Overall, Isa highlights the speed and flexibility of developing applications with LLMs, noting that a small set of carefully selected examples can be surprisingly effective in creating a robust system. The next video will address evaluating outputs when the correct answer is more ambiguous.

Evaluation Part II

The video discusses methods for evaluating the quality of a language model’s (LLM) generated text when there isn’t just one correct answer. It introduces the concept of a rubric, which is a set of guidelines used to assess the LLM’s output on different dimensions such as factual accuracy, consistency, and completeness in relation to provided context. Two design patterns are presented for evaluation:

  1. Using a rubric to evaluate the LLM’s output without an expert-provided ideal answer. The rubric checks whether the LLM’s response is based only on the given context, doesn’t include made-up information, and doesn’t disagree with the context. An example is provided where the LLM’s response is evaluated as good under these criteria.
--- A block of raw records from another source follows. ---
`flow/config.mk`:
```
export PLATFORM = sky130hd
export DESIGN_NAME = comm_top
export DESIGN_NICKNAME = comm_top
export VERILOG_FILES = /design/flow/design.v
export SDC_FILE = /design/flow/constraint.sdc
export NUM_CORES = 4
export LEC_CHECK = 0
export ABC_AREA = 1
export CAP_MARGIN = 20
export CORE_ASPECT_RATIO = 1.97
export CORE_MARGIN = 2
export CORE_UTILIZATION = 72
export CTS_CLUSTER_DIAMETER = 400
export CTS_CLUSTER_SIZE = 98
export PLACE_DENSITY_LB_ADDON = 0.04
export SETUP_SLACK_MARGIN = 0.61
export SLEW_MARGIN = 20
```
`flow/constraint.sdc`:
```
create_clock -name core_clock -period 2.66 [get_ports {sys_clk}]
set_input_delay 0.5320 -clock core_clock [delete_from_list [all_inputs] [get_ports {sys_clk}]]
set_output_delay 0.5320 -clock core_clock [all_outputs]
set_load 0.01 [all_outputs]
```
`flow/design.v`:
```
`timescale 1ns / 1ps
module clk_div(
   input wire sys_clk,
   input wire sys_clk_rst,
   output wire gen_clk, 
   output wire ps_clk, 
   output wire fsk_clk, 
   output wire gen_en,
   output wire ps_en,
   output wire fsk_en
);
   parameter fsk_div=5;
   parameter ps_div=fsk_div*16;
   parameter gen_div=ps_div*16;
   reg [$clog2(fsk_div)-1:0] fsk_cnt;
   reg [$clog2(ps_div)-1:0] ps_cnt;
   reg [$clog2(gen_div)-1:0] gen_cnt;
   reg gen_clk_reg;
   reg ps_clk_reg;
   reg fsk_clk_reg;
   assign gen_clk=gen_clk_reg;
   assign ps_clk=ps_clk_reg;
   assign fsk_clk=fsk_clk_reg;
   assign gen_en=~(gen_cnt<gen_div-1) & ~gen_clk_reg;
   assign ps_en=~(ps_cnt<ps_div-1) & ~ps_clk_reg;
   assign fsk_en=~(fsk_cnt<fsk_div-1) & ~fsk_clk_reg;
   always@(posedge sys_clk or posedge sys_clk_rst) begin
     if(sys_clk_rst) begin
       gen_cnt<=32'd0;
       ps_cnt<=32'd0;
       fsk_cnt<=32'd0;
       gen_clk_reg<=1'b0;
       ps_clk_reg<=1'b0;
       fsk_clk_reg<=1'b0;
     end
     else begin
       if(gen_cnt<gen_div-1) begin
         gen_cnt<=gen_cnt+32'd1;
         gen_clk_reg<=gen_clk_reg;
       end
       else begin
         gen_cnt<=32'd0;
         gen_clk_reg<=~gen_clk_reg;
       end
       if(ps_cnt<ps_div-1) begin
         ps_cnt<=ps_cnt+32'd1;
         ps_clk_reg<=ps_clk_reg;
       end
       else begin
         ps_cnt<=32'd0;
         ps_clk_reg<=~ps_clk_reg;
       end
       if(fsk_cnt<fsk_div-1) begin
         fsk_cnt<=fsk_cnt+32'd1;
         fsk_clk_reg<=fsk_clk_reg;
       end
       else begin
         fsk_cnt<=32'd0;
         fsk_clk_reg<=~fsk_clk_reg;
       end
     end
   end
endmodule
`timescale 1ns / 1ps
module sig_gen(
  input wire clk,
  input wire rst,
  input wire en,
  output wire [7:0] data_out
);
  reg [7:0] data_out_reg;
  assign data_out=data_out_reg;
  always@(posedge clk or posedge rst) begin
   if(rst) begin
    data_out_reg<=8'd0;
   end
   else if(en) begin
    data_out_reg<=data_out_reg+8'd1;
   end
  end
endmodule
`timescale 1ns / 1ps
module hamming_encode(
    input wire [7:0] bitstream,
    input wire clk,
    input wire rst,
    input wire en,
    output wire [15:0] hammingcode
);    
    reg [2:0] check1;
    reg [2:0] check2;
    reg [15:0] hammingcode_reg;
    assign hammingcode=hammingcode_reg;
always @(*) begin
    check1[2] <= bitstream[7] ^ bitstream[6] ^ bitstream[5];
    check1[1] <= bitstream[7] ^ bitstream[6] ^ bitstream[4];
    check1[0] <= bitstream[7] ^ bitstream[5] ^ bitstream[4];
    check2[2] <= bitstream[3] ^ bitstream[2] ^ bitstream[1];
    check2[1] <= bitstream[3] ^ bitstream[2] ^ bitstream[0];
    check2[0] <= bitstream[3] ^ bitstream[1] ^ bitstream[0];
end
always @(posedge clk or posedge rst) begin
    if (rst) begin
        hammingcode_reg <= 16'd0;
    end
    else if (en) hammingcode_reg <= {2'b11,bitstream[7:4], check1[2:0], bitstream[3:0], check2[2:0]};
end
endmodule
`timescale 1ns / 1ps
module P2S(
   input wire clk, 
   input wire rst,
   input wire en,
   input wire [15:0] din,
   output reg dout,
   output reg sig_valid
    );
    reg [3:0] cnt;
    always@(posedge clk or posedge rst) begin
      if(rst) begin
        cnt <= 4'd0;
        dout <= 1'b0;
        sig_valid <= 1'b0;
      end
      else if(en) begin
      if(din[15:14]==2'b11) begin
        dout <= din[15-cnt];
        sig_valid<=1'b1;
        if(cnt<=14) cnt <= cnt + 4'd1;
        else cnt <= 4'd0;
       end 
       else sig_valid<=1'b0;
      end
    end
endmodule
`timescale 1ns / 1ps
module fsk_modulate (
    input wire clk,
    input wire rst,
    input wire en,
    input wire bit_in,
    input wire sig_valid,
    output wire wave_out
);
    reg [3:0] cnt;
    reg wave_h, wave_l;
    always @(posedge clk or posedge rst) begin
		if (rst) begin
			cnt <= 4'b0000;
			wave_h <= 0;
			wave_l <= 0;
		end
		else if (en) begin
		 if(sig_valid) begin
			if(cnt == 4'b0111) begin
				wave_h <= ~wave_h;
				wave_l <= ~wave_l;
				cnt <= 4'b0000;
			end
			else if(~(cnt%4)) begin
				wave_h <= ~wave_h;
			end
			cnt <= cnt + 1;
		 end
		 else cnt<=4'b0;
		end
    end
    assign wave_out = bit_in?wave_h:wave_l;
endmodule
`timescale 1ns / 1ps
module fsk_demodulate(
   input wire clk,
   input wire rst,
   input wire en,
   input wire in,
   output reg out
 );
    reg [4:0] zeronum;
    reg [4:0] clknum;
    reg last,outreg;
    always@(posedge clk or posedge rst)
    begin
		if (rst) begin
			last<=0;
			zeronum<=0;
			clknum<=5'b0;
			outreg<=0;
			out<=0;
		end
		else if (en) begin
			clknum<=clknum+1;
			if(in!=last)
			begin
				zeronum<=zeronum+1;
			end
			if(clknum == 3) 
			begin
				if(zeronum > 1)
				begin
					outreg<=1;
				end
				else
				begin
					outreg<=0;
				end
			end 
			if(clknum == 15)
			begin
				clknum<=0;
				zeronum<=0;
				out<=outreg;
			end
			last<=in;
		end
    end
endmodule
`timescale 1ns / 1ps
module S2P(
  input wire clk, 
  input wire rst,
  input wire en,
  input wire din,
  output reg [13:0] hammingcode
    );
    reg [1:0] current;
    reg [1:0] next;
    parameter IDLE = 2'b00;
    parameter START = 2'b01;
    parameter RECEIVE = 2'b11;
    reg [13:0] temp_reg;
    reg current_bit;
    reg [15:0] cnt;
    reg flag; 
    always@(posedge clk or posedge rst) begin
      if(rst) begin
       current <= IDLE;
      end
      else if(en) begin
       current <= next;
      end
    end
    always@(*) begin
     case(current)
      IDLE:
        if(current_bit) next<=START;
        else next<=IDLE;
      START:
        if(current_bit) next<=RECEIVE;
        else next<=IDLE; 
      RECEIVE:begin
        if(cnt<13) begin
         next <= RECEIVE; 
        end
        else begin
         next <= IDLE;
        end
      end
      default:next <= IDLE;
     endcase
    end
    always@(posedge clk or posedge rst) begin
     if(rst) begin
      current_bit <= 1'b0;
      temp_reg <= 14'b0;
      cnt <= 16'd0;
      flag <= 1'b0;
      hammingcode <= 14'b0;
     end
     else if(en) begin
      current_bit<=din;
      case(current)
        IDLE:begin
         flag<=1'b0;
         temp_reg<=14'b0;
        end
        START:begin
         flag<=1'b0;
         temp_reg<=14'b0;
        end
        RECEIVE:begin
         temp_reg[13-cnt]<=current_bit;
         cnt<=cnt+16'd1;
         flag<=1'b0;
         if(cnt==13) begin
          flag<=1'b1;
          cnt<=16'd0;
         end
        end
        default:begin
         flag<=1'b0;
         temp_reg<=14'b0;
        end
      endcase
      if(flag) begin
       hammingcode <= temp_reg;
      end
     end
    end
endmodule
`timescale 1ns / 1ps
module hamming_decode(
    input [13:0] code,
    input clk,
    input rst,
    input en,
    output reg [7:0] bitstream
    );
    reg [2:0] check1;
    reg [2:0] check2;
always @(*) begin
    check1[2] <= code[13] ^ code[12] ^ code[11] ^ code[9];
    check1[1] <= code[13] ^ code[12] ^ code[10] ^ code[8];
    check1[0] <= code[13] ^ code[11] ^ code[10] ^ code[7];
    check2[2] <= code[6] ^ code[5] ^ code[4] ^ code[2];
    check2[1] <= code[6] ^ code[5] ^ code[3] ^ code[1];
    check2[0] <= code[6] ^ code[4] ^ code[3] ^ code[0];
end
always @(posedge clk or posedge rst) begin
     if (rst) begin
       bitstream <= 4'd0;
     end
     else if (en) begin
        case(check1)
            3'b111: bitstream[7:4] <= {~code[13], code[12:10]};
            3'b110: bitstream[7:4] <= {code[13], ~code[12], code[11:10]};
            3'b101: bitstream[7:4] <= {code[13:12], ~code[11], code[10]};
            3'b011: bitstream[7:4] <= {code[13:11], ~code[10]};
            default: bitstream[7:4] <= code[13:10];
        endcase
        case(check2)
            3'b111: bitstream[3:0] <= {~code[6], code[5:3]};
            3'b110: bitstream[3:0] <= {code[6], ~code[5], code[4:3]};
            3'b101: bitstream[3:0] <= {code[6:5], ~code[4], code[3]};
            3'b011: bitstream[3:0] <= {code[6:4], ~code[3]};
            default: bitstream[3:0] <= code[6:3];
        endcase
     end
end
endmodule
`timescale 1ns / 1ps
module Tx_top(
  input wire sys_clk,
  input wire sys_clk_rst,
  input wire rst,
  output wire [7:0] data_out, 
  output wire [15:0] hammingcode,
  output wire fsk_out 
);
  wire gen_clk;
  wire ps_clk;
  wire fsk_clk;
  wire gen_en;
  wire ps_en;
  wire fsk_en;
  clk_div my_clk_div(
   .sys_clk(sys_clk),
   .sys_clk_rst(sys_clk_rst),
   .gen_clk(gen_clk),
   .ps_clk(ps_clk),
   .fsk_clk(fsk_clk),
   .gen_en(gen_en),
   .ps_en(ps_en),
   .fsk_en(fsk_en)
  );
  sig_gen my_sig_gen(
    .clk(sys_clk),
    .en(gen_en),
    .rst(rst),
    .data_out(data_out)
  );
  hamming_encode my_hamming_encode(
    .bitstream(data_out),
    .clk(sys_clk),
    .en(gen_en),
    .rst(rst),
    .hammingcode(hammingcode)
  );
  wire dout;
  wire sig_valid;
  P2S my_P2S(
    .clk(sys_clk),
    .en(ps_en),
    .rst(rst),
    .din(hammingcode),
    .dout(dout),
    .sig_valid(sig_valid)
  );
  fsk_modulate my_fsk_modulate(
    .clk(sys_clk),
    .en(fsk_en),
    .rst(rst),
    .bit_in(dout),
    .sig_valid(sig_valid),
    .wave_out(fsk_out)
  );
endmodule
`timescale 1ns / 1ps
module Rx_top(
  input wire sys_clk,
  input wire sys_clk_rst,
  input wire rst,
  input wire bit_in, 
  output wire [13:0] hammingcode,
  output wire [7:0] sig_out
);
  wire gen_clk;
  wire ps_clk;
  wire fsk_clk;
  wire gen_en;
  wire ps_en;
  wire fsk_en;
  clk_div my_clk_div(
   .sys_clk(sys_clk),
   .sys_clk_rst(sys_clk_rst),
   .gen_clk(gen_clk),
   .ps_clk(ps_clk),
   .fsk_clk(fsk_clk),
   .gen_en(gen_en),
   .ps_en(ps_en),
   .fsk_en(fsk_en)
  );
  wire de_fsk_out;
  fsk_demodulate my_fsk_demodulate(
    .clk(sys_clk),
    .en(fsk_en),
    .rst(rst),
    .in(bit_in),
    .out(de_fsk_out)
  );
  S2P my_S2P(
    .clk(sys_clk),
    .en(ps_en),
    .rst(rst),
    .din(de_fsk_out),
    .hammingcode(hammingcode)
  );
  hamming_decode my_hamming_decode(
    .code(hammingcode),
    .clk(sys_clk),
    .en(gen_en),
    .rst(rst),
    .bitstream(sig_out)
  );
endmodule
`timescale 1ns / 1ps
module comm_top(
  input wire sys_clk,
  input wire sys_clk_rst,
  input wire rst,
  input wire bit_in, 
  output wire bit_out, 
  output wire [7:0] data_trans, 
  output wire [7:0] data_recev 
);
  wire [15:0] en_hamming_code; 
  wire [13:0] de_hamming_code; 
Tx_top my_Tx_top(
  .sys_clk(sys_clk),
  .sys_clk_rst(sys_clk_rst),
  .rst(rst),
  .data_out(data_trans), 
  .hammingcode(en_hamming_code),
  .fsk_out(bit_out) 
);
Rx_top my_Rx_top(
  .sys_clk(sys_clk),
  .sys_clk_rst(sys_clk_rst),
  .rst(rst),
  .bit_in(bit_in), 
  .hammingcode(de_hamming_code),
  .sig_out(data_recev) 
);
endmodule
```
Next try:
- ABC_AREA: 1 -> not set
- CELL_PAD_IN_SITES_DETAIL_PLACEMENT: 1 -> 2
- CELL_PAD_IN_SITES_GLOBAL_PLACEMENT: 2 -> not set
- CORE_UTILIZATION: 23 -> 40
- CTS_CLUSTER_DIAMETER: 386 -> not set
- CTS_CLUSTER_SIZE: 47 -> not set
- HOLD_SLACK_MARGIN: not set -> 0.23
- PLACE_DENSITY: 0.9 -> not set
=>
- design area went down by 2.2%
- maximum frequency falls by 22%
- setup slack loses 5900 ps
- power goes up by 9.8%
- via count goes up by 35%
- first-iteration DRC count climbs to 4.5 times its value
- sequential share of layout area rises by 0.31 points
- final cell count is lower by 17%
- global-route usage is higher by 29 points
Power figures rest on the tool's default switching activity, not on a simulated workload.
==> flow/design.v (excerpt) <==
module cpu_8b(
    input wire clk,
    input wire rst,
    output wire halt,
    output wire mem_we,
    output wire [7:0] mem_addr,
    output wire [7:0] mem_wdata,
    input wire [7:0] mem_rdata
);
For scale: roughly 570 cells after synthesis, ~47 flip-flops.
clock: 3.36 ns
lec_check: 0
abc_area: 1
cap_margin: 20
core_margin: 2
core_utilization: 72
cts_cluster_diameter: 103
cts_cluster_size: 78
hold_slack_margin: 0.3
place_density_lb_addon: 0.2
slew_margin: 20
run.sh (not shown) runs the stock make flow with config.mk's settings and CLKGATE_MAP_FILE=.
The first run never finished: it broke off in 5_1_grt.
Then changed:
Settings changed: ABC_AREA 1 to not set, CORE_UTILIZATION 72 to 40, CTS_CLUSTER_DIAMETER 103 to not set, CTS_CLUSTER_SIZE 78 to not set, HOLD_SLACK_MARGIN 0.3 to not set, PLACE_DENSITY_LB_ADDON 0.2 to not set.
Clock period 3.36 ns to 4.8 ns, I/O delays scaled along.
Now the flow finished clean; synthesized cell count came out lower by about a fifth; die size came out higher by well over a third; area after synthesis came out lower slightly.
Then changed:
Settings changed: CORE_UTILIZATION 40 to 62, CTS_CLUSTER_SIZE set to 26.
Clock period 4.8 ns to 5.0 ns, I/O delays scaled along.
Result:
- The changed run completed with no timing, DRC or antenna violations
- non-clock buffer count came out lower by 5
- worst setup slack gets worse by 61 ps
- clock power came out lower by roughly a tenth
- power came out lower by a few percent
- routed wire length came out lower by a few percent
- via count came out higher slightly
- die size came out lower by a quarter to a third
- cell area came out lower by a few percent
- utilization came out higher by 25 points
Then changed:
Settings changed: CORE_UTILIZATION 62 to 40, CTS_CLUSTER_SIZE 26 to not set.
What happened: Routed wire length increases slightly. Count of clock-buffer cells in the layout is lower by 1. Cell count went up by a few percent. Area after synthesis is unchanged. Synthesized cell count is unchanged. Global-route usage fell by 11 points. Utilization shrinks by 26 points.

Starting RTL as in the previous note.
## cpu_8b
module cpu_8b(
    input wire clk,
    input wire rst,
    output wire halt,
    output wire mem_we,
    output wire [7:0] mem_addr,
    output wire [7:0] mem_wdata,
    input wire [7:0] mem_rdata
);
    wire [7:0] mem_d_i;
    wire [7:0] mem_d_o;
    assign mem_wdata = mem_d_i;
    assign mem_d_o = mem_rdata;
    wire [2:0] alu_opcode;
    wire [7:0] alu_a;
    wire [7:0] alu_b;
    wire a_we;
    wire [7:0] a_reg_i;
    wire [7:0] a_reg_o;
    wire b_we;
    wire [7:0] b_reg_i;
    wire [7:0] b_reg_o;
    wire alu_we;
    wire [7:0] alu_res_next;
    wire [7:0] alu_res;
    wire zf_we;
    wire zf_next;
    wire zf;
    wire ir_we;
    wire [7:0] instr;
    wire [2:0] next_state;
    wire [2:0] state;
    wire pc_we;
    wire [7:0] pc_next;
    wire [7:0] pc;
    wire alu_sel_a;
    wire alu_sel_b;
    wire a_sel;
    wire b_sel;
    wire mem_sel;
    wire [7:0] offset_addr;
    wire addr_sel;
    wire [7:0] addr_offset_zext;
    wire [3:0] addr_offset;
    wire [3:0] pc_offset;
    wire [7:0] pc_offset_zext;
    wire [7:0] inc_pc;
    wire [7:0] new_pc;
    wire pc_sel;
    wire [7:0] jmp_reg_val;
    wire pc_jmp_sel;
    control_unit cpu_control(
        .instr(instr),
        .state(state),
        .zf(zf),
        .reset(rst),
        .next_state(next_state),
        .pc_we(pc_we),
        .pc_sel(pc_sel),
        .pc_jmp_sel(pc_jmp_sel),
        .pc_offset(pc_offset),
        .addr_sel(addr_sel),
        .addr_offset(addr_offset),
        .mem_sel(mem_sel),
        .mem_we(mem_we),
        .alu_opcode(alu_opcode),
        .alu_sel_a(alu_sel_a),
        .alu_sel_b(alu_sel_b),
        .alu_we(alu_we),
        .zf_we(zf_we),
        .ir_we(ir_we),
        .a_sel(a_sel),
        .a_we(a_we),
        .b_sel(b_sel),
        .b_we(b_we),
        .halt(halt)
    );
    alu alu_unit(
        .opcode(alu_opcode),
        .a(alu_a),
        .b(alu_b),
        .y(alu_res_next),
        .zf(zf_next)
    );
    register #(.WIDTH(8)) a_register(
        .clk(clk),
        .rst(rst),
        .we(a_we),
        .d(a_reg_i),
        .q(a_reg_o)
  ...
clock: 5.0 ns
lec_check: 0
abc_area: 1
cap_margin: 20
cell_pad_in_sites_global_placement: 3
core_aspect_ratio: 1.93
core_margin: 2
core_utilization: 40
cts_cluster_diameter: 384
cts_cluster_size: 100
slew_margin: 20
tns_end_percent: 40
The baseline did not get past global placement without I/O (3_1_place_gp_skip_io) on GPL-0301.
==> v10 <==
==> flow/design.v (excerpt) <==
module microP(
    input clk,
    input reset,
    output [7:0] imem_addr,
    input [16:0] imem_data,
    output [7:0] dmem_addr,
    output [7:0] dmem_wdata,
    output dmem_we,
    input [7:0] dmem_rdata,
    input [7:0] data_in,
    output out_we,
    output [7:0] data_out_col,
    output [7:0] data_out_addr
    );
reg [7:0] PC;
wire [7:0] PC_1 = PC + 8'd1;
assign imem_addr = PC;
reg [16:0] IR;
reg [7:0] PC_1_d;
wire RW_d, PS_d, MW_d, MA_d, MB_d, CS_d, OW_d, IE_d;
wire [2:0] DA_d, AA_d, BA_d, SH_d;
wire [1:0] MD_d, BS_d;
wire [3:0] FS_d;
instruction_decoder DEC(
    .instruction(IR),
    .RW(RW_d), .DA(DA_d), .MD(MD_d), .BS(BS_d), .PS(PS_d), .MW(MW_d),
    .FS(FS_d), .MA(MA_d), .MB(MB_d), .AA(AA_d), .BA(BA_d), .CS(CS_d),
    .SH(SH_d), .output_write_enable(OW_d), .input_enable(IE_d)
    );
wire [7:0] a_data, b_data, reg_d;
wire RW_w;
wire [2:0] DA_w;
register REGFILE(
    .clk(clk), .addr_a(AA_d), .addr_b(BA_d), .addr_d(DA_w),
    .data_in(reg_d), .wr_en(RW_w), .data_a(a_data), .data_b(b_data)
    );
wire [7:0] const_out, bus_a_d, bus_b_d;
constant_unit CONST(.IM(IR[5:0]), .CS(CS_d), .CU_out(const_out));
mux_a MUXA(.PC(PC_1_d), .a_data(a_data), .A(bus_a_d), .MA(MA_d));
mux_b MUXB(.MB(MB_d), .constantunit_out(const_out), .register_b(b_data), .mux_b_out(bus_b_d));
reg RW_e, PS_e, MW_e, OW_e, IE_e;
reg [2:0] DA_e, SH_e;
reg [1:0] MD_e, BS_e;
reg [3:0] FS_e;
reg [7:0] BUS_A, BUS_B, PC_2;
wire DHS;
datahazard HAZ(.AA(AA_d), .BA(BA_d), .DA(DA_e), .RW(RW_e), .MA(MA_d), .MB(MB_d), .DHS(DHS));
wire [7:0] F, Y;
wire C, N, V, Z;
alu ALU(.A(BUS_A), .B(BUS_B), .FS(FS_e), .sh(SH_e), .F(F), .C(C), .N(N), .V(V), .Z(Z), .Y(Y));
wire [7:0] BrA;
  ...
clock: 5.0 ns
lec_check: 0
cap_margin: 20
cell_pad_in_sites_global_placement: 2
core_aspect_ratio: 1.4
core_margin: 8
core_utilization: 53
cts_cluster_diameter: 376
cts_cluster_size: 30
hold_slack_margin: -0.06
place_density: 0.37
setup_slack_margin: -0.46
slew_margin: 0
tns_end_percent: 60
run.sh (not shown) runs the stock make flow with config.mk's settings and CLKGATE_MAP_FILE=.
==> v14 (differences from v10) <==
CELL_PAD_IN_SITES_DETAIL_PLACEMENT = 2   (was not set)
CELL_PAD_IN_SITES_GLOBAL_PLACEMENT = not set   (was 2)
CORE_ASPECT_RATIO = not set   (was 1.4)
CORE_MARGIN = 2   (was 8)
CORE_UTILIZATION = 40   (was 53)
CTS_CLUSTER_DIAMETER = not set   (was 376)
CTS_CLUSTER_SIZE = not set   (was 30)
HOLD_SLACK_MARGIN = not set   (was -0.06)
MAX_ROUTING_LAYER = met4   (was not set)
PLACE_DENSITY = 0.6   (was 0.37)
SETUP_SLACK_MARGIN = not set   (was -0.46)
SLEW_MARGIN = 20   (was 0)
TNS_END_PERCENT = not set   (was 60)
==> v5 (differences from v10) <==
CELL_PAD_IN_SITES_GLOBAL_PLACEMENT = not set   (was 2)
CORE_ASPECT_RATIO = not set   (was 1.4)
CORE_MARGIN = 2   (was 8)
CORE_UTILIZATION = 66   (was 53)
CTS_CLUSTER_DIAMETER = not set   (was 376)
CTS_CLUSTER_SIZE = not set   (was 30)
HOLD_SLACK_MARGIN = not set   (was -0.06)
PLACE_DENSITY = not set   (was 0.37)
SETUP_SLACK_MARGIN = not set   (was -0.46)
SLEW_MARGIN = 20   (was 0)
TNS_END_PERCENT = not set   (was 60)
==> flow/constraint.sdc (replaced) <==
create_clock -name core_clock -period 3.63 [get_ports {clk}]
set_input_delay 0.7260 -clock core_clock [delete_from_list [all_inputs] [get_ports {clk}]]
set_output_delay 0.7260 -clock core_clock [all_outputs]
set_load 0.01 [all_outputs]
==> qor summary <==
quantity                                                               v14                        v5                   v10
Met3 Usage GRT                                                       4.66%                     12.8%                 4.95%
Switching Fraction                                                   37.3%                     36.8%                 34.5%
Capturing point of the worst reg2reg path             REGFILE.memblk[6][0]      REGFILE.memblk[7][2]  REGFILE.memblk[4][0]
CP Depth                                                                 4                         7                     3
Fraction of area in registers                                        37.7%                     35.7%                 37.9%
Run status                                        timing/DRC/antenna clean  finished with violations  timing/DRC/antenna clean
Layout check failures                                                    -      negative setup slack                     -
Comb. cell area                                                   4700 um2                  4910 um2              4700 um2
HPWL after detailed placement                                     26400 um                  22000 um              21500 um
Worst slew margin                                                    37.9%                     39.1%                 39.2%
Worst-case register-to-register setup slack                         280 ps                   -220 ps                540 ps
Post-layout instance area                                        11500 um2                 12200 um2             11400 um2
Post-layout instance count excluding filler cells                     1374                      1321                  1296
Power dissipated in combinational cells                         0.000921 W                 0.00157 W            0.000854 W
Pin count of the biggest net entering global routing                    37                        34                    34
First-pass detailed-route iteration total                                5                         9                     5
Setup repair after global routing missed its margin                  false                      true                 false
Power and IR drop assume default switching activity.
==> flow/design.v <==
module calculator(
	input newkey,
	input [4:0] keycode,
	input clk,
	input rst,
	output reg [19:0] x,
	output reg led							 
	);
	localparam PLUS = 1'd0;					 
	localparam TIMES = 1'd1;				 
	localparam CLEAR20 = 20'd0;				 
	localparam CLEAR2 = 2'd0;				 
	localparam CLEAR1 = 1'd0;				 
	reg [19:0] y;
	reg op;
	reg [19:0] nextX;
	reg [19:0] nextY;
	reg nextOp;
	reg nextLED;
	reg [2:0] select;
	wire [19:0] sum;
	wire [19:0] product;
	wire [19:0] result;
	wire [19:0] ovp;						 
	wire ovs;								 
	always @ (posedge clk)
		begin
			if (rst)
				begin
					x <= CLEAR20;
					y <= CLEAR20;
					op <= CLEAR1;
					led <= CLEAR1;
				end
			else
				begin
					x <= nextX;
					y <= nextY;
					op <= nextOp;
					led <= nextLED;
				end
		end
  always @ (select, x, y, op, led, result, ovp, ovs, keycode)
		case(select)
			3'd0:						 
				begin
              		nextX = x;
					nextY = y;
					nextOp = op;
					nextLED = led;
				end
			3'd1:						 
				begin
              		nextX = CLEAR20;
					nextY = x;
					nextOp = PLUS;
					nextLED = CLEAR1;
				end
			3'd2:						 
				begin
              		nextX = CLEAR20;
					nextY = x;
					nextOp = TIMES;
					nextLED = CLEAR1;
				end
			3'd3:						 
				begin
              		nextX = result;
					nextY = y;
					nextOp = op;
					nextLED = op ? (ovp != 0) : ovs;
				end	
			3'd4:						 
				begin
              		nextX = CLEAR20;
					nextY = CLEAR20;
					nextOp = CLEAR1;				 
					nextLED = CLEAR1;
				end
			3'd7:						 
				begin
              		nextX = {x[15:0],keycode[3:0]};	 
					nextY = y;
					nextOp = op;
					nextLED = CLEAR1;
				end
			default:					 
				begin
              		nextX = x;
					nextY = y;
					nextOp = op;
					nextLED = led;
				end
		endcase
	always @ (newkey, keycode)
		begin
			if(!newkey)	select <= 3'd0;				 
			else if(keycode[4]) select <= 3'd7;		 
			else select <= keycode[2:0];			 
		end
	assign result = op ? product : sum;				 
	assign {ovp, product} = x * y;					 
	assign {ovs, sum} = x + y;						 
endmodule	
Settings: LEC_CHECK=0, CAP_MARGIN=20, CELL_PAD_IN_SITES_GLOBAL_PLACEMENT=1, CORE_MARGIN=4, CORE_UTILIZATION=40, GPL_ROUTABILITY_DRIVEN=0, PLACE_DENSITY_LB_ADDON=0.26, SLEW_MARGIN=20; clock period 10.3 ns.
run.sh (not shown) runs the stock make flow with config.mk's settings and CLKGATE_MAP_FILE=.
The baseline ran to the end with no violations.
  2. Comparing the LLM’s output to an expert-provided ideal answer. Traditional NLP metrics like BLEU score can measure similarity, but a more effective method is to have another LLM compare the generated text to the ideal answer using a rubric. An example demonstrates how the LLM rates its own output against an expert answer, and it is deemed consistent but shorter, receiving a high score.

The video also suggests that while GPT-3.5 Turbo is used for demonstration, GPT-4 might be more appropriate for robust evaluations despite being more expensive. Additionally, the OpenAI open source evals framework is mentioned as a resource for evaluation methods and community contributions.

In summary, the video provides insights on how to assess the quality of LLM outputs using rubrics and comparisons with expert answers, and it emphasizes the importance of continuous monitoring and improvement of LLM systems.

Summary

The course concluded with a summary of its main topics, including the workings of an LLM, the importance of tokenizers, methods for evaluating and ensuring the quality and safety of user inputs, utilizing chain of thought reasoning, breaking tasks into subtasks with chain prompts, and the necessity of monitoring and improving system performance over time. The course emphasized responsible development, ensuring safe, accurate, relevant, and appropriately toned responses. The participants were encouraged to apply these concepts in their projects, with anticipation for the innovative applications they will create.